EXERCISE:
The lines below that include "summed" are to be found and copied.

Saved entries:
◇ ◇ ◇ ◇ ◇

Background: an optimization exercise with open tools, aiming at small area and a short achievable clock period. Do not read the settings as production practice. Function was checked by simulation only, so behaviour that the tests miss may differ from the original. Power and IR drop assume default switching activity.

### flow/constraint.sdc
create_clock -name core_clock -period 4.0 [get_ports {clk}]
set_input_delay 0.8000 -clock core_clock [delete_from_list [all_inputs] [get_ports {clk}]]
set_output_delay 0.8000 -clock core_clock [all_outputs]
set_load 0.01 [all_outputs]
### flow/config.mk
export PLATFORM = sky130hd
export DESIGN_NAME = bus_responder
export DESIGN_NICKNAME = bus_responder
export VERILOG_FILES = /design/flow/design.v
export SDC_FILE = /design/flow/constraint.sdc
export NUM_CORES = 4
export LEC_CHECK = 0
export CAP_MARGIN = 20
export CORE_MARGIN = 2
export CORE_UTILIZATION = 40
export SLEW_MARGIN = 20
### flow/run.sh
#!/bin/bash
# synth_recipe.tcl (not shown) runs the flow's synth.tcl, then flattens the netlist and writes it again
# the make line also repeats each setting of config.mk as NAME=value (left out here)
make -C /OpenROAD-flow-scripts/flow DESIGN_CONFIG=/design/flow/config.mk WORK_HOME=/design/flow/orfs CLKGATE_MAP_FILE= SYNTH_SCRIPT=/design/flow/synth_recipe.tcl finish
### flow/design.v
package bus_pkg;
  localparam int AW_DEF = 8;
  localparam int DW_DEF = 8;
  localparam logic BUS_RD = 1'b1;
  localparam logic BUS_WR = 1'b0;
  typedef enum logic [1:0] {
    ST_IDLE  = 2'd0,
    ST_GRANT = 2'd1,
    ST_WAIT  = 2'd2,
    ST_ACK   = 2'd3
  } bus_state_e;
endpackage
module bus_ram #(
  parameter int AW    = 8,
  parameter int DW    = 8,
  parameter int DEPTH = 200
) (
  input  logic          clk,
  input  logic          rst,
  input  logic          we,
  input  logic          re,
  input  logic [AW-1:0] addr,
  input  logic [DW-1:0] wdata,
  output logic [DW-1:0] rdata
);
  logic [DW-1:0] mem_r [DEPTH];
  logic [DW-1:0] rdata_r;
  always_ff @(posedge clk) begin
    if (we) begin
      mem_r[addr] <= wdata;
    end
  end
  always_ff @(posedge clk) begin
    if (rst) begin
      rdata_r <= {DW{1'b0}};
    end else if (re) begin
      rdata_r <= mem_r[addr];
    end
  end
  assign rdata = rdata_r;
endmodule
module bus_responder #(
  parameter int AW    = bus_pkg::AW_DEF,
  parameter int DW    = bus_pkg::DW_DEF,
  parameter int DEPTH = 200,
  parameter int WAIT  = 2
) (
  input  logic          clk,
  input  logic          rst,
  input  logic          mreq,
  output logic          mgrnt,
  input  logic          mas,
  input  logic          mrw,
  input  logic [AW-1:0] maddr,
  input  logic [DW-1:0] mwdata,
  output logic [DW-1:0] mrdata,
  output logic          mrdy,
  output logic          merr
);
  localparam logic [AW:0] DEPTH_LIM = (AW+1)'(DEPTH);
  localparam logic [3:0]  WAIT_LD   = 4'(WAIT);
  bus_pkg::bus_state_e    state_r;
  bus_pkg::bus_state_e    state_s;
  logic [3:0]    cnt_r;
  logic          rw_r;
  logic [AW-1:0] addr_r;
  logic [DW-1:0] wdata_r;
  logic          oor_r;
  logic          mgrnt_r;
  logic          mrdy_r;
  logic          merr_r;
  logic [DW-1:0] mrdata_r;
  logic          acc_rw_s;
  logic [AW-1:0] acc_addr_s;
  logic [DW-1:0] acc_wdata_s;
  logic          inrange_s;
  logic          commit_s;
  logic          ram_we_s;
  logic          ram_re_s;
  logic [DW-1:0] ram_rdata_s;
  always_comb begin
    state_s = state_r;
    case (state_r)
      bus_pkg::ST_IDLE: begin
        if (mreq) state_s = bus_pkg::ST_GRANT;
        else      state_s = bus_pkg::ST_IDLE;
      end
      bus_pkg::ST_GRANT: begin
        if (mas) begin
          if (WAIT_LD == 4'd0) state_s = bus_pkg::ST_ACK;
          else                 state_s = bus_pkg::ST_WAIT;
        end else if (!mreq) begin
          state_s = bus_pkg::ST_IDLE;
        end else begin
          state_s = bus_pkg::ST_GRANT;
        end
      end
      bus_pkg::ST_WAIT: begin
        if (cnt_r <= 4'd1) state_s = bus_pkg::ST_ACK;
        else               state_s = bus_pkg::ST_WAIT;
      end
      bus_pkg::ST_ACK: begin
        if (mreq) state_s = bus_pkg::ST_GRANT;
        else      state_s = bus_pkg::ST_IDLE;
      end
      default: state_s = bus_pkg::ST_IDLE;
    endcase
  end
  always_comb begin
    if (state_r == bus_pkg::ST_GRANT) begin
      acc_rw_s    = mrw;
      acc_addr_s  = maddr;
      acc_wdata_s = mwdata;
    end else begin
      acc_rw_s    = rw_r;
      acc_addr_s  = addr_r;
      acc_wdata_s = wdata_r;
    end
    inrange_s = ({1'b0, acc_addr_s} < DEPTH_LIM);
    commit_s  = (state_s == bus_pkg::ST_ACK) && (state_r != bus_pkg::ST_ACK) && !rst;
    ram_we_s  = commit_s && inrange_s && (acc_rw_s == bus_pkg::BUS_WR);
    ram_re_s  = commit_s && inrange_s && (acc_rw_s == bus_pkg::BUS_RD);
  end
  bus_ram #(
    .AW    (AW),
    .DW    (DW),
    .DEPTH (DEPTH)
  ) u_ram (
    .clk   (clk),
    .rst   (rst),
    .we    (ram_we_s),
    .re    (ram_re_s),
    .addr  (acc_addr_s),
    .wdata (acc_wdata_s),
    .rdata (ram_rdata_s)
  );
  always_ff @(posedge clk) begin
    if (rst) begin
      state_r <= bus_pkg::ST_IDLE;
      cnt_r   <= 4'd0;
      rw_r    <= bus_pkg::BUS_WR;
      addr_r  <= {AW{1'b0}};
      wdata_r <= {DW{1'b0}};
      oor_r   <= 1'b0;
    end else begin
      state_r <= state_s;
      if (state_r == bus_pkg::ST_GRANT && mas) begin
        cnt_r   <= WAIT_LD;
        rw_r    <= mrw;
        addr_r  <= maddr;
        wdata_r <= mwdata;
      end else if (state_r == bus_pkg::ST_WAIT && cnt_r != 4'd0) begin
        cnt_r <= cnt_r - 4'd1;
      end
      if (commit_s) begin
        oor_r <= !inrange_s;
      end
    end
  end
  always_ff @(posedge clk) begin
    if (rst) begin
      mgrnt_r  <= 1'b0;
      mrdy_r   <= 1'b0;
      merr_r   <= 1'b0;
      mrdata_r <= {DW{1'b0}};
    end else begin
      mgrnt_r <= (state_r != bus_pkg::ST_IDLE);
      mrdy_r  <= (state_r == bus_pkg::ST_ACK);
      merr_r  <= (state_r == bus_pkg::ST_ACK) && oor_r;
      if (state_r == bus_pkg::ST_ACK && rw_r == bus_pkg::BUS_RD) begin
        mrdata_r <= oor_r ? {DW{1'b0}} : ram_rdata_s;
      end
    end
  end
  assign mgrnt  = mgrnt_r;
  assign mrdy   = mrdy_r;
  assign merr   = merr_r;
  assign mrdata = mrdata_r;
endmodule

◇ ◇ ◇ ◇ ◇

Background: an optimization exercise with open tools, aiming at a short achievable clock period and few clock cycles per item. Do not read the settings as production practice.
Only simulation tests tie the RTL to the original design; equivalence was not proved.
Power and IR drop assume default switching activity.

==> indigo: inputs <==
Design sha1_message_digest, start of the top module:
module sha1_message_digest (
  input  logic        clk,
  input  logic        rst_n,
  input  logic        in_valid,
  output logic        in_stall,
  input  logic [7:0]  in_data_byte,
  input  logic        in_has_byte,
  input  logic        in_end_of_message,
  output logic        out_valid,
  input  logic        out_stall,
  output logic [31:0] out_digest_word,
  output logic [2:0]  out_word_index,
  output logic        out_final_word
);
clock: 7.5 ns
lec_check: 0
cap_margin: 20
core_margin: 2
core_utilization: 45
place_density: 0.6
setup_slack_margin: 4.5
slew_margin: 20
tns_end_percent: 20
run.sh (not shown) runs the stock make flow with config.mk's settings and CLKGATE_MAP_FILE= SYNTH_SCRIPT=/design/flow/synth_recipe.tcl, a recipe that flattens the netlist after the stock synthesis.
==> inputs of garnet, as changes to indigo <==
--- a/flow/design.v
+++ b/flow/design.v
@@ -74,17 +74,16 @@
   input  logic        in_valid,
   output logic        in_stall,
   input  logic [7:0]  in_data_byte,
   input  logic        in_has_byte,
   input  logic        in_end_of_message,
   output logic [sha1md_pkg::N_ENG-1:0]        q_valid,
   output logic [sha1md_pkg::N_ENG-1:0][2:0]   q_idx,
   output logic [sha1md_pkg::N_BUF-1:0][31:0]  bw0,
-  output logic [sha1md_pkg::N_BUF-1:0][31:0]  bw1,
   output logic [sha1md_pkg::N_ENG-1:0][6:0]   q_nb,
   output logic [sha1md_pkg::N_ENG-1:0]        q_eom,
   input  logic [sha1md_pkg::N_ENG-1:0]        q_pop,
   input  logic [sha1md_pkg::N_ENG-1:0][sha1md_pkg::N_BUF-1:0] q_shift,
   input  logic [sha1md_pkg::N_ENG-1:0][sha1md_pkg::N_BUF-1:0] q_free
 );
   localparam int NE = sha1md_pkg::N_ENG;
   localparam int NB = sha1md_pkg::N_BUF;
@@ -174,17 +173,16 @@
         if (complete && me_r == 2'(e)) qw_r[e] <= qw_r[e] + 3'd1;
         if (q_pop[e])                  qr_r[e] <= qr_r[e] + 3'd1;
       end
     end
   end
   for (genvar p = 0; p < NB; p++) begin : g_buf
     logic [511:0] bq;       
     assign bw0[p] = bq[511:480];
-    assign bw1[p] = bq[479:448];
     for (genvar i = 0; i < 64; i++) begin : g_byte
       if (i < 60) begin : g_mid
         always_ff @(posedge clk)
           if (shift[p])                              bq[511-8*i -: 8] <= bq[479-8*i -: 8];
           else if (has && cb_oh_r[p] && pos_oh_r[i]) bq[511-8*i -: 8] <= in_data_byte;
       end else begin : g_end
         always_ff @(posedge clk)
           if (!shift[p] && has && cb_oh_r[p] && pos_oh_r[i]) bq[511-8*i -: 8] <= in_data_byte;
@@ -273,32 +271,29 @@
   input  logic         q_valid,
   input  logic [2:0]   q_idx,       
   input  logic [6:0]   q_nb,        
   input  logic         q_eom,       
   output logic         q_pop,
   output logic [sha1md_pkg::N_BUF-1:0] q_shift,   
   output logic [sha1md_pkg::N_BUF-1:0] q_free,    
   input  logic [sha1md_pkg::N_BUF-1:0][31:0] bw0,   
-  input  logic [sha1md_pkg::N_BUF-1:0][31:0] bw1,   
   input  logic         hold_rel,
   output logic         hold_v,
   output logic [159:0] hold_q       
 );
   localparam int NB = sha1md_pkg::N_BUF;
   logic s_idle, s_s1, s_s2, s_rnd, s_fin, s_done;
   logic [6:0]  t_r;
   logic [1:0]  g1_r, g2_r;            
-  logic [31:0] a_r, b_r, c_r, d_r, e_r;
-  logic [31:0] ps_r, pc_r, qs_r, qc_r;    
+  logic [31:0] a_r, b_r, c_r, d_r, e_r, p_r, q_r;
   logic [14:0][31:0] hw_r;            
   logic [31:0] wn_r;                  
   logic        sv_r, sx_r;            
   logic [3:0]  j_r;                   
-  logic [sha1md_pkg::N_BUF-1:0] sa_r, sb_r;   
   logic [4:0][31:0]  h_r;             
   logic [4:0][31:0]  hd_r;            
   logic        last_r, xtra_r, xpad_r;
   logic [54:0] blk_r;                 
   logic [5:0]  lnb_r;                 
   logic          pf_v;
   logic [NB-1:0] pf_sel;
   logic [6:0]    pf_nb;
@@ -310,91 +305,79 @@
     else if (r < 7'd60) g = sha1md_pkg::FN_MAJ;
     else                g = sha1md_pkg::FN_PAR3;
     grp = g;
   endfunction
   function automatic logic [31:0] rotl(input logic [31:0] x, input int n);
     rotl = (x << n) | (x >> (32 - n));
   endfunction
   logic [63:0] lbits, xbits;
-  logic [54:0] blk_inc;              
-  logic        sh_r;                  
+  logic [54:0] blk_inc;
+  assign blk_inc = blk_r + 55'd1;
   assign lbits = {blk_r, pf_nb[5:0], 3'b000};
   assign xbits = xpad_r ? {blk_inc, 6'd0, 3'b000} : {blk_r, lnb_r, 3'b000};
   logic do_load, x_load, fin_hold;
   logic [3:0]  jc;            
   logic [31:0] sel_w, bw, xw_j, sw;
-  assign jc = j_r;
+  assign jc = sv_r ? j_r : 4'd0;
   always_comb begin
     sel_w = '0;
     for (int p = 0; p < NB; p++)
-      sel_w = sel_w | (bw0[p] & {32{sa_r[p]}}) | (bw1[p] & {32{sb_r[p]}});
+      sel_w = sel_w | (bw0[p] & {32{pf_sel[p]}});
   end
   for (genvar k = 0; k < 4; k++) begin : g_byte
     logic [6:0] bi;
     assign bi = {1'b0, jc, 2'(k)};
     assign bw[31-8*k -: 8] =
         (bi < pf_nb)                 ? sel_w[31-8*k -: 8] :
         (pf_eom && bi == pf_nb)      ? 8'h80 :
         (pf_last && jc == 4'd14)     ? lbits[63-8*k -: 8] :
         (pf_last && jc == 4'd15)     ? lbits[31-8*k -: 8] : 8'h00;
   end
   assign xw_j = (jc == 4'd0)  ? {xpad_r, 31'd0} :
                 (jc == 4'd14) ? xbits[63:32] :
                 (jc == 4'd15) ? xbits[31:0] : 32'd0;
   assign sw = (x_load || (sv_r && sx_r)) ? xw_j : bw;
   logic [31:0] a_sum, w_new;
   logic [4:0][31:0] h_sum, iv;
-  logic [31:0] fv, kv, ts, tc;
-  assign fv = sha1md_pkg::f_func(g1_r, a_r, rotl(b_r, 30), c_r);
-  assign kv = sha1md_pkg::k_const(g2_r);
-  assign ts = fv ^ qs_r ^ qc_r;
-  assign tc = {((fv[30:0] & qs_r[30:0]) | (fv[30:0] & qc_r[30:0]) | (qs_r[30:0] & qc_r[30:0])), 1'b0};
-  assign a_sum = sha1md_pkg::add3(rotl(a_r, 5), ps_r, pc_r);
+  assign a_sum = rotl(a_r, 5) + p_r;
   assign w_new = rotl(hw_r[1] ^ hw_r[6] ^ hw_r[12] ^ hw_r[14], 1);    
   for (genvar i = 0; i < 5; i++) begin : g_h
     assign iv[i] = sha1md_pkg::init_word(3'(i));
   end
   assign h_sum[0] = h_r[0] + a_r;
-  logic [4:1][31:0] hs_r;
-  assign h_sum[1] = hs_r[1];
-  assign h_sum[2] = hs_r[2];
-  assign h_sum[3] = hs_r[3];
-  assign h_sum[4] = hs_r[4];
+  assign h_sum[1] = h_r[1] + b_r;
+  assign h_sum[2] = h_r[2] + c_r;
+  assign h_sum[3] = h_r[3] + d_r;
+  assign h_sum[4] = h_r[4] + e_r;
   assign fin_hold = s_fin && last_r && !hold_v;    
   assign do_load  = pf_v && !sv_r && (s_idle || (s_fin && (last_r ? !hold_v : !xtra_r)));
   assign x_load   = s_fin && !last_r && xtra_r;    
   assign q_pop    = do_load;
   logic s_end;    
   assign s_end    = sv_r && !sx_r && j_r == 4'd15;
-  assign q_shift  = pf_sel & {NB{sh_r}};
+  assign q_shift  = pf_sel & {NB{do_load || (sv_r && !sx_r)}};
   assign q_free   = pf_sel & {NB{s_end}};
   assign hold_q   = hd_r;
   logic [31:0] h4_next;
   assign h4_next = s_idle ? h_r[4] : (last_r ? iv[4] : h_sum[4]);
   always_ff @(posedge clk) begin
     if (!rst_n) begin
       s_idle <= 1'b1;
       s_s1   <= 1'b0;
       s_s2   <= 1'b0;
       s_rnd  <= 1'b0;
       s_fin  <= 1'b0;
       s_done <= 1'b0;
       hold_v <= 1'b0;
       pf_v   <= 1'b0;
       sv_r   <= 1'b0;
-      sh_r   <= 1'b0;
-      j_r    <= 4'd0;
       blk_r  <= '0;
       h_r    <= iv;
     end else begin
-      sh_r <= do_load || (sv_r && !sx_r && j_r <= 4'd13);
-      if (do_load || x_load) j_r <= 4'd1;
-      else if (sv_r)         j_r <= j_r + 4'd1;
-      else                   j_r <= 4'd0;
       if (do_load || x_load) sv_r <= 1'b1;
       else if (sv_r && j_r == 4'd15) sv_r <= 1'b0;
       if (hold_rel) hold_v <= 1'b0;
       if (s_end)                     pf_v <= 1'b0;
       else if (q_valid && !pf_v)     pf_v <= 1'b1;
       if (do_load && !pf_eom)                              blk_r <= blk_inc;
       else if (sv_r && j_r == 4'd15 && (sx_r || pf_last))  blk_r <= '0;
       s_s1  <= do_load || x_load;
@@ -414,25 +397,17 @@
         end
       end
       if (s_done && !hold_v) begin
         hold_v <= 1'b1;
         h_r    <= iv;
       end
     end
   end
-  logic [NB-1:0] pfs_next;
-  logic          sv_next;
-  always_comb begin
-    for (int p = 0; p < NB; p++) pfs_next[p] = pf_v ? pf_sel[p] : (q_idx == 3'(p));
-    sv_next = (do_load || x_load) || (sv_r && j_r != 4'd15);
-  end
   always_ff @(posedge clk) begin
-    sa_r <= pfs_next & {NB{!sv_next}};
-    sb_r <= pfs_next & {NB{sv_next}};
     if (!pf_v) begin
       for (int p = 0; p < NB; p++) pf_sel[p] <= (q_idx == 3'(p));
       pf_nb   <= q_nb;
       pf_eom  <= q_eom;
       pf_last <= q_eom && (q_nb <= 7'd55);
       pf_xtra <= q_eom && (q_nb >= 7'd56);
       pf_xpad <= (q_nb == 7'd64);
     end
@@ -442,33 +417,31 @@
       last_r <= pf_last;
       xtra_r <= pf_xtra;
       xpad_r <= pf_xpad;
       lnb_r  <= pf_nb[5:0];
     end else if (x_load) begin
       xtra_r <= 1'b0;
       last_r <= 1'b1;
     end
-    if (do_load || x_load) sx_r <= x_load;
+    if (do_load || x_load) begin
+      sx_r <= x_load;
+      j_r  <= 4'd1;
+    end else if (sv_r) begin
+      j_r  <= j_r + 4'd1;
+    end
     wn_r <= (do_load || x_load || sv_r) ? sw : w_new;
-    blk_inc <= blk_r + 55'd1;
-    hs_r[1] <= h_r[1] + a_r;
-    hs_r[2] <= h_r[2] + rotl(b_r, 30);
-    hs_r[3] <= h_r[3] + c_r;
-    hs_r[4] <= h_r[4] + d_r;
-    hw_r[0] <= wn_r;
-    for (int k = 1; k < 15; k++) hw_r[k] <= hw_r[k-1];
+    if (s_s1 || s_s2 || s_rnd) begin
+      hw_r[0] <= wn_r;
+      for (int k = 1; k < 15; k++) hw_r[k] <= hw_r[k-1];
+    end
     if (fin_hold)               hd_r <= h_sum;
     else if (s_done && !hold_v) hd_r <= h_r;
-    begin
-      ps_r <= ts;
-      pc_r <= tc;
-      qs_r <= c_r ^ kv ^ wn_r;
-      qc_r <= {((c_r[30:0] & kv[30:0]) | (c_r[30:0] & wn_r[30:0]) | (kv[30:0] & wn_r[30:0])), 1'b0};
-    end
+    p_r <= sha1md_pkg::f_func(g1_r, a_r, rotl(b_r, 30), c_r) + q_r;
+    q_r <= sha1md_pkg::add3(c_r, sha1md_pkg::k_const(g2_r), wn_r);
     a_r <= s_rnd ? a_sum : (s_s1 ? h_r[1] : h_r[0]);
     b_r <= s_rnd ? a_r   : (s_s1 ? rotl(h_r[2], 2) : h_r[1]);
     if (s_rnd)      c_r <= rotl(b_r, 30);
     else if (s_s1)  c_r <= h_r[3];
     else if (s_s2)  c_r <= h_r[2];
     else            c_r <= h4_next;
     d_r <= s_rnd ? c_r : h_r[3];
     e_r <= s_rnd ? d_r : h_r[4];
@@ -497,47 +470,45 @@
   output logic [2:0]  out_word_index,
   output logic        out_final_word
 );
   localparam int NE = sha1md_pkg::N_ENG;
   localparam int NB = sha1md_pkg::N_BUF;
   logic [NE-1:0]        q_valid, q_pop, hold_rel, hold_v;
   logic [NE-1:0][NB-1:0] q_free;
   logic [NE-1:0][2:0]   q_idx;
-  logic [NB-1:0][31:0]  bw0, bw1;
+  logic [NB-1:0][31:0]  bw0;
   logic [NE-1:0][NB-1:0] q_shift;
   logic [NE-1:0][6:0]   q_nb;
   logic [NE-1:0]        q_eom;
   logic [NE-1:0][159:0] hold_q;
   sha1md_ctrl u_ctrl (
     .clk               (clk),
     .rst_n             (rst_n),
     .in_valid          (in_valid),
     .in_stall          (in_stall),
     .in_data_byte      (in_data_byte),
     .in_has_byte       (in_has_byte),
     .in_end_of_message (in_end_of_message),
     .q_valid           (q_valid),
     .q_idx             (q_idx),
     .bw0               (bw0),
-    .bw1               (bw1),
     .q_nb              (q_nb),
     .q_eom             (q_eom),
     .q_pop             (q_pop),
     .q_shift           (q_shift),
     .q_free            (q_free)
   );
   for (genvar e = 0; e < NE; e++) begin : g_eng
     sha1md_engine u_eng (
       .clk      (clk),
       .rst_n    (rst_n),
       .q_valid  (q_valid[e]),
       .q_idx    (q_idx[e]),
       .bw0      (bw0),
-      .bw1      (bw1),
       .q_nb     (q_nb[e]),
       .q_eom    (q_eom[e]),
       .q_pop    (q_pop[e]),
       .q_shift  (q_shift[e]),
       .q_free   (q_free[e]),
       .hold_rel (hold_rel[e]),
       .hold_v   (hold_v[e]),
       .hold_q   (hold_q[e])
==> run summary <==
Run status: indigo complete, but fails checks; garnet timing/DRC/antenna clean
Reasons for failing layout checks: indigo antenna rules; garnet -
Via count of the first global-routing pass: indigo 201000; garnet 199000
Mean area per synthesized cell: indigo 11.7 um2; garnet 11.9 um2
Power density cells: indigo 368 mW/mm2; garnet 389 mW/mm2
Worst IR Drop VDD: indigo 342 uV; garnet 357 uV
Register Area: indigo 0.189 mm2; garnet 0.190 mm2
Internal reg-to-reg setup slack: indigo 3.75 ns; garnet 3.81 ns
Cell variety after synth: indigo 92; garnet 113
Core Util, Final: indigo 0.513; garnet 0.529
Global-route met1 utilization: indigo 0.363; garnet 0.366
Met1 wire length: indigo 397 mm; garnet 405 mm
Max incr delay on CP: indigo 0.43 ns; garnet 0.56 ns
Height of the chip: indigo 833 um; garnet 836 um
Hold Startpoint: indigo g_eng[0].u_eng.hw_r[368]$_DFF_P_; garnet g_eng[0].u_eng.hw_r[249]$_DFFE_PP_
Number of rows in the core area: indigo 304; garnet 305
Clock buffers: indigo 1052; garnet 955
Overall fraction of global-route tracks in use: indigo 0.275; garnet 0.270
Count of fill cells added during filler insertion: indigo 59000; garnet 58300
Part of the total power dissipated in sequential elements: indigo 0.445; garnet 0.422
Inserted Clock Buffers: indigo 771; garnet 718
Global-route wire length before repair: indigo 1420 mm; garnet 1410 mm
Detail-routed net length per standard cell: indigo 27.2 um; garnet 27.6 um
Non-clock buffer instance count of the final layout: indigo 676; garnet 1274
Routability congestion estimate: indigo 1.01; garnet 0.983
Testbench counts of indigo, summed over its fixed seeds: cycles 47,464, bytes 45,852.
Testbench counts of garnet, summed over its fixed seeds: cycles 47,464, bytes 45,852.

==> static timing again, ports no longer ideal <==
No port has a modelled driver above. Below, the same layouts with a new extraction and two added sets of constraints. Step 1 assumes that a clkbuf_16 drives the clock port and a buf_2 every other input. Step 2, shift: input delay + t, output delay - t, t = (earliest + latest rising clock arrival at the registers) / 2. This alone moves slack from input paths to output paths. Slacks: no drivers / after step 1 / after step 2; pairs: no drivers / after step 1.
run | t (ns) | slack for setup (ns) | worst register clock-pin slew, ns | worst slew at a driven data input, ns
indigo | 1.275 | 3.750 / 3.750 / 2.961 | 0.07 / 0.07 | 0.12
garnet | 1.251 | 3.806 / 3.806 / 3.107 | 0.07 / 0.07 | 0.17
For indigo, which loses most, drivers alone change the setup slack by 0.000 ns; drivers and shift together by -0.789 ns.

◇ ◇ ◇ ◇ ◇

EXERCISE OUTPUT:
Testbench counts of indigo, summed over its fixed seeds: cycles 47,464, bytes 45,852.
Testbench counts of garnet, summed over its fixed seeds: cycles 47,464, bytes 45,852.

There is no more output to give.